Design award for Zaha Hadid exposes architects’ moral dilemma

Written on July 2, 2014 by Administrador de IE Blogs in Film

heydar-aliyev-center-baku-z141113-hc3The announcement of Baku’s Heydar Aliyev Centre as the overall winner of this year’s Design Museum Designs of the Year is sure to provoke strong reactions.

The building, completed in 2012, is a wildly impressive and determinedly sculptural structure designed by London-based architect Zaha Hadid. Its fluid, white forms seem to emerge from the landscape of the city centre, the ground plane folding and swelling to become the building itself.

But it is a controversial choice. The cultural centre is dedicated to the father of the president, Ilham Aliyev. Heydar Aliyev was a divisive figure who was once a member of the Soviet politburo and gained such a reputation for corruption that he was expelled from his post as leader of the Azerbaijan SSR by Mikhail Gorbachev before becoming president after the collapse of communism.The current president has followed in his father’s footsteps, with the country now regarded as one of the most corrupt in the world while its authoritarian power structures and allegations of torture and elections widely criticised for their lack of transparency have further damaged its reputation.

As if that wasn’t enough, the city centre site for the cultural centre (and its increasingly grandiose surroundings) has been cleared through mass evictions, forcing citizens out of their homes and towards the outskirts.

The chairman of the awards jury Ekow Eshun, a writer, journalist and broadcaster, said of the building: “It’s beautiful. It’s inspiring. It’s the clear vision of a singular genius and we thought it was a remarkable piece of work.”

A fellow judge, architect Piers Gough, said: “It is as pure and sexy as Marilyn’s blown skirt”, while another judge, designer Kim Colin, did at least allude to some debate between the jury members. She said they “argued heatedly for and against, and then . . . finally agreed unanimously that the project deserves our utmost respect”.

The awards are split into categories, Architecture, Digital (whence last year’s winner, the UK Government’s website, emerged), Fashion, Furniture, Graphics, Product and Transport. Hadid’s building won against competition from, among others, the PEEK Portable Eye Examination Kit (an app for diagnosing eye problems in developing countries), a collection by Prada, a chair by Konstantin Grcic and Volkswagen’s XL1 car.

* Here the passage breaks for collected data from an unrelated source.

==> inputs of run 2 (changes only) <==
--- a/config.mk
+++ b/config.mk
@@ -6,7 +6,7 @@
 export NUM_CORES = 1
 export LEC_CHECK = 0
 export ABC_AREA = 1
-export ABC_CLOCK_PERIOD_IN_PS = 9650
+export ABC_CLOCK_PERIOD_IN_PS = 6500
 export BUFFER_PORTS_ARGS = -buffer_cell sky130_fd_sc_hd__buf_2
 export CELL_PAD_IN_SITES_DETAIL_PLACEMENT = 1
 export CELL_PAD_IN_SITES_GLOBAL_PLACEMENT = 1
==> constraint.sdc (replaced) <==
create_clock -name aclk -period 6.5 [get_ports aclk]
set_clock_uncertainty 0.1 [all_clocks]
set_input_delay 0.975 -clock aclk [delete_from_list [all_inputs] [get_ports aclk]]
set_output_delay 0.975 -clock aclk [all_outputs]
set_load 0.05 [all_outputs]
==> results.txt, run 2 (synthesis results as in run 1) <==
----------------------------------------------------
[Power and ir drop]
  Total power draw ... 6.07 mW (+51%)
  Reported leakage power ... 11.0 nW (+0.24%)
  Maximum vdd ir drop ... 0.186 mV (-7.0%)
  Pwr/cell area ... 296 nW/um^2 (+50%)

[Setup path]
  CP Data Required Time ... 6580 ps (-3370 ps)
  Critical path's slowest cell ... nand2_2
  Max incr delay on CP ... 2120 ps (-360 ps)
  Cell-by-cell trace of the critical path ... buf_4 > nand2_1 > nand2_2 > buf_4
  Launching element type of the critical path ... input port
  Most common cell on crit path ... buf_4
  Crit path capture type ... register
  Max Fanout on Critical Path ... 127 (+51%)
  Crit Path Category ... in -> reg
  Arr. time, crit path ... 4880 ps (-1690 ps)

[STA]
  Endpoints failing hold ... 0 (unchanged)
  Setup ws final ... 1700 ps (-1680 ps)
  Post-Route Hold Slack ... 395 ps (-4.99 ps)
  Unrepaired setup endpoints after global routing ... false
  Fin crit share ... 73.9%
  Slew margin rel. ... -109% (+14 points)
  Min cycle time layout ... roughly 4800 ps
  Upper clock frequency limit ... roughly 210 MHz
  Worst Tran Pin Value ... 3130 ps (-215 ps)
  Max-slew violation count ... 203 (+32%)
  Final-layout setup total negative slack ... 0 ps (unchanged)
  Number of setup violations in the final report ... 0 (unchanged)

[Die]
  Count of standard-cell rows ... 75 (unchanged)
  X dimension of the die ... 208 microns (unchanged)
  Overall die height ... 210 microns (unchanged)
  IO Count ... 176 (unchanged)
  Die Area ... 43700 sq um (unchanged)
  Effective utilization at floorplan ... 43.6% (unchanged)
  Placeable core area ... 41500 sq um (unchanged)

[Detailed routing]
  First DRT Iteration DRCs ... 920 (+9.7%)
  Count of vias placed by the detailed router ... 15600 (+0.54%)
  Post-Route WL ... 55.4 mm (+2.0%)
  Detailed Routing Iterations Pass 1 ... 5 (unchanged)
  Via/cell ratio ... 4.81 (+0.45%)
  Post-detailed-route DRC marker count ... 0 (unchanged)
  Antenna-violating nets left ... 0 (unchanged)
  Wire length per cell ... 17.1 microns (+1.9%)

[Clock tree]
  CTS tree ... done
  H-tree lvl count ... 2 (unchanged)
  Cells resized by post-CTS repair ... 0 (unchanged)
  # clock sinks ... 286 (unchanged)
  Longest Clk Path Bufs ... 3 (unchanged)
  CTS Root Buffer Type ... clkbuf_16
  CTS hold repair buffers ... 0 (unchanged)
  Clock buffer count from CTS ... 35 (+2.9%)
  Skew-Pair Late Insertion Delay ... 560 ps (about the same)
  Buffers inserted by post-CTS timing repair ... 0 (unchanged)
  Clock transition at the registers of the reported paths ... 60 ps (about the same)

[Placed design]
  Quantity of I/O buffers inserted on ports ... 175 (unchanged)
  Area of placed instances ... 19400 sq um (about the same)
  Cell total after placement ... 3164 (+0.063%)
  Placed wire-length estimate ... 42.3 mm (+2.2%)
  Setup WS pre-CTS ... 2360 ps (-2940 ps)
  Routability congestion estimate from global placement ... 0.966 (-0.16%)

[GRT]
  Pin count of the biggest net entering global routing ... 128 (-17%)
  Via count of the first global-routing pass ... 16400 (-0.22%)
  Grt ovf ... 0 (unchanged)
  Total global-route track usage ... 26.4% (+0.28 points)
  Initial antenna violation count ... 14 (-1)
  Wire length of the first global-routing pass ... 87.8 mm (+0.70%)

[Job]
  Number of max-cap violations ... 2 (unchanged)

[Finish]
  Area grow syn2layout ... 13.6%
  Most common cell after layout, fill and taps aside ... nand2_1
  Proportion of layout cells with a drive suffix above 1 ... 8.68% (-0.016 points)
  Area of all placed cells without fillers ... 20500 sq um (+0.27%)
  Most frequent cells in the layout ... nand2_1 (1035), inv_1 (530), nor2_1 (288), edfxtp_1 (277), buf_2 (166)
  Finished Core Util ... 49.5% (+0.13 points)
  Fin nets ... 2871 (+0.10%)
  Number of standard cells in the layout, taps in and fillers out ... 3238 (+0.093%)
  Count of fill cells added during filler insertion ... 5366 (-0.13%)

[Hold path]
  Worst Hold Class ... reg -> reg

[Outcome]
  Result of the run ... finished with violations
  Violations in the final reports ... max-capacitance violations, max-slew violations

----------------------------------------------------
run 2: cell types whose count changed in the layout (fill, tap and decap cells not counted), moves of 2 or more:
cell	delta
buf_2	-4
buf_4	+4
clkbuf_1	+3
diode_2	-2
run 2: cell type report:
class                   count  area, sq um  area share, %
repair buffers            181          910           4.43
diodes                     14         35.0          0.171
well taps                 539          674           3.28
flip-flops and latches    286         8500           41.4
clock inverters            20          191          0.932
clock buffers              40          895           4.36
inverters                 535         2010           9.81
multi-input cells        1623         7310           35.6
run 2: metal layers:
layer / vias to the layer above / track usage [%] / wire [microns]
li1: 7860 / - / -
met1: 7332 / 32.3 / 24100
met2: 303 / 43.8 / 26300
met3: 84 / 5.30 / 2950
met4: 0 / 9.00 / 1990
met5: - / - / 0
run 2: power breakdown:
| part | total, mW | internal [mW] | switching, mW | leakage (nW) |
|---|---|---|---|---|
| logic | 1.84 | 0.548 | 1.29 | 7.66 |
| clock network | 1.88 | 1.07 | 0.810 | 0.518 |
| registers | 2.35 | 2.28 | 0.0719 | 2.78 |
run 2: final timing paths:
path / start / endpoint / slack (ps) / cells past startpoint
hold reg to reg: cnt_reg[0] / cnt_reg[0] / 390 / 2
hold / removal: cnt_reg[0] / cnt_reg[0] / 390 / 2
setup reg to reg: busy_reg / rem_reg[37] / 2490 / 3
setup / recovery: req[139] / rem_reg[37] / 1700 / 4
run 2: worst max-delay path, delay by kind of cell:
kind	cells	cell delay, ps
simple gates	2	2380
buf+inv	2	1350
$ cat src/hw/rtl/glld_pkg.sv
package glld_pkg;

  // Operand and datapath widths
  localparam int unsigned InW     = 34;  // CORDIC operand width (signed)
  localparam int unsigned RadW    = 68;  // radicand width of the square roots
  localparam int unsigned RootW   = 34;  // root width
  localparam int unsigned SqW     = 66;  // width of one square / one dot term
  localparam int unsigned CrdW    = 64;  // CORDIC x/y width
  localparam int unsigned AngW    = 32;  // angle accumulator, degrees * 2^20
  localparam int unsigned ShW     = 6;   // normalizing shift count
  localparam int unsigned NormMsb = 59;  // normalized magnitude lies in [2^59, 2^60)
  localparam int unsigned DiffW   = 29;  // magnitude of the longitude difference
  localparam int unsigned LatW    = 24;
  localparam int unsigned LonW    = 25;
  localparam int unsigned DistW   = 32;

  // CORDIC lanes
  localparam int unsigned Lanes   = 3;
  localparam int unsigned LaneLat = 0;
  localparam int unsigned LaneLos = 1;
  localparam int unsigned LaneRef = 2;

  // Angles in degrees * 2^20, limits in degrees * 2^16
  localparam logic signed [AngW-1:0] Deg90  = 32'sd94371840;
  localparam logic signed [AngW-1:0] Deg180 = 32'sd188743680;
  localparam logic signed [AngW-1:0] Deg360 = 32'sd377487360;
  localparam logic signed [AngW-1:0] LatMax = 32'sd5898240;
  localparam logic signed [AngW-1:0] LonMax = 32'sd23592960;
  localparam logic signed [AngW-1:0] RndHalf = 32'sd8;

  // round(atan(2^-i) * 180/pi * 2^20)
  function automatic logic signed [AngW-1:0] atan_deg20(input logic [4:0] idx);
    logic signed [AngW-1:0] r;
    case (idx)
      5'd0:  r = 32'sd47185920;
      5'd1:  r = 32'sd27855475;
      5'd2:  r = 32'sd14718068;
      5'd3:  r = 32'sd7471121;
      5'd4:  r = 32'sd3750058;
      5'd5:  r = 32'sd1876857;
      5'd6:  r = 32'sd938658;
      5'd7:  r = 32'sd469357;
      5'd8:  r = 32'sd234682;
      5'd9:  r = 32'sd117342;
      5'd10: r = 32'sd58671;
      5'd11: r = 32'sd29335;
      5'd12: r = 32'sd14668;
      5'd13: r = 32'sd7334;
      5'd14: r = 32'sd3667;
      5'd15: r = 32'sd1833;
      5'd16: r = 32'sd917;
      5'd17: r = 32'sd458;
      5'd18: r = 32'sd229;
      5'd19: r = 32'sd115;
      5'd20: r = 32'sd57;
      5'd21: r = 32'sd29;
      5'd22: r = 32'sd14;
      5'd23: r = 32'sd7;
      5'd24: r = 32'sd4;
      5'd25: r = 32'sd2;
      5'd26: r = 32'sd1;
      default: r = '0;
    endcase
    return r;
  endfunction

  typedef struct packed {
    logic signed [InW-1:0] dx;
    logic signed [InW-1:0] dy;
    logic signed [InW-1:0] dz;
    logic signed [InW-1:0] cx;
    logic signed [InW-1:0] cy;
    logic                  flip;
    logic                  degen;
  } glld_side_t;

  typedef struct packed {
    logic [RadW-1:0] rho_sq;
    logic [RadW-1:0] dist_sq;
    glld_side_t      side;
  } glld_front_t;

  typedef struct packed {
    logic [DistW-1:0] distance;
    logic             flip;
    logic             degen;
  } glld_tail_t;

endpackage

$ cat src/hw/rtl/glld_if.sv


interface glld_out_if;
  logic               valid;
  logic               ready;
  logic        [31:0] distance;
  logic signed [23:0] latitude_deg;
  logic        [24:0] longitude_deg;
  logic               degenerate;

  modport source (
    output valid, distance, latitude_deg, longitude_deg, degenerate,
    input  ready
  );
  modport sink (
    input  valid, distance, latitude_deg, longitude_deg, degenerate,
    output ready
  );
endinterface

$ cat src/hw/rtl/glld_back.sv
module glld_back (
  input  logic                              clk_i,
  input  logic                              rst_ni,
  input  logic                              valid_i,
  output logic                              ready_o,
  input  logic signed [glld_pkg::AngW-1:0]  ang_i [glld_pkg::Lanes],
  input  glld_pkg::glld_tail_t              tail_i,
  glld_out_if.source                        out_o
);

  localparam int unsigned AngW  = glld_pkg::AngW;
  localparam int unsigned DiffW = glld_pkg::DiffW;
  localparam int unsigned LatW  = glld_pkg::LatW;
  localparam int unsigned LonW  = glld_pkg::LonW;

  logic v1_q, v2_q, v3_q;
  logic en1, en2, en3;

  logic signed [LatW-1:0] lat1_q, lat2_q, lat_q;
  logic signed [AngW:0]   diff1_q;
  logic [DiffW-1:0]       diff2_q;
  glld_pkg::glld_tail_t   tail1_q, tail2_q;
  logic [31:0]            dist_q;
  logic [LonW-1:0]        lon_q;
  logic                   degen_q;

  logic signed [AngW-1:0] lr, lc, t, lo;
  logic signed [AngW:0]   w;

  assign en3 = !v3_q || out_o.ready;
  assign en2 = !v2_q || en3;
  assign en1 = !v1_q || en2;
  assign ready_o = en1;

  always_ff @(posedge clk_i or negedge rst_ni) begin
    if (!rst_ni) begin
      v1_q <= 1'b0;
      v2_q <= 1'b0;
      v3_q <= 1'b0;
    end else begin
      if (en1) v1_q <= valid_i;
      if (en2) v2_q <= v1_q;
      if (en3) v3_q <= v2_q;
    end
  end

  always_comb begin
    // latitude: round to 2^-16 degrees, clamp to +-90
    lr = (ang_i[glld_pkg::LaneLat] + glld_pkg::RndHalf) >>> 4;
    if (lr > glld_pkg::LatMax) begin
      lc = glld_pkg::LatMax;
    end else if (lr < -glld_pkg::LatMax) begin
      lc = -glld_pkg::LatMax;
    end else begin
      lc = lr;
    end
    // wrap the difference into [-180, 180]
    if (diff1_q > (AngW+1)'(glld_pkg::Deg180)) begin
      w = diff1_q - (AngW+1)'(glld_pkg::Deg360);
    end else if (diff1_q < -(AngW+1)'(glld_pkg::Deg180)) begin
      w = diff1_q + (AngW+1)'(glld_pkg::Deg360);
    end else begin
      w = diff1_q;
    end
    // mirror when moving away, then round and clamp; zero when degenerate
    t  = tail2_q.flip ? glld_pkg::Deg360 - AngW'(diff2_q) : AngW'(diff2_q);
    lo = (t + glld_pkg::RndHalf) >>> 4;
    if (lo > glld_pkg::LonMax) lo = glld_pkg::LonMax;
    if (lo < 0) lo = '0;
    if (tail2_q.degen) lo = '0;
  end

  always_ff @(posedge clk_i) begin
    if (en1 && valid_i) begin
      lat1_q  <= LatW'(lc);
      diff1_q <= (AngW+1)'(ang_i[glld_pkg::LaneLos]) - (AngW+1)'(ang_i[glld_pkg::LaneRef]);
      tail1_q <= tail_i;
    end
    if (en2 && v1_q) begin
      lat2_q  <= lat1_q;
      diff2_q <= w[AngW] ? DiffW'(-w) : DiffW'(w);
      tail2_q <= tail1_q;
    end
    if (en3 && v2_q) begin
      lat_q   <= lat2_q;
      lon_q   <= LonW'(lo);
      dist_q  <= tail2_q.distance;
      degen_q <= tail2_q.degen;
    end
  end

  assign out_o.valid         = v3_q;
  assign out_o.distance      = dist_q;
  assign out_o.latitude_deg  = lat_q;
  assign out_o.longitude_deg = lon_q;
  assign out_o.degenerate    = degen_q;

endmodule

It might seem an unenviable task to merge these wildly differing categories and find an overall winner. How can you compare a poster – Shepard Fairey’s “Hope” for Barack Obama’s election campaign won in 2009 – with a car? It does, on occasion, sound a little meaningless.

Ms Hadid has faced criticism already this year when she dismissed questions about the dire safety record for labourers working on the construction of her designs for the Al Wakrah Stadium in Qatar for the 2022 World Cup, where 500 mostly Indian workers have died since 2012. She said architects “have nothing to do with the workers” on site.

In refusing to accept any responsibility for working conditions on site, Hadid has relegated the role of the architect to a kind of lone creative genius, divorced from the social and political conditions in which their architecture is realised.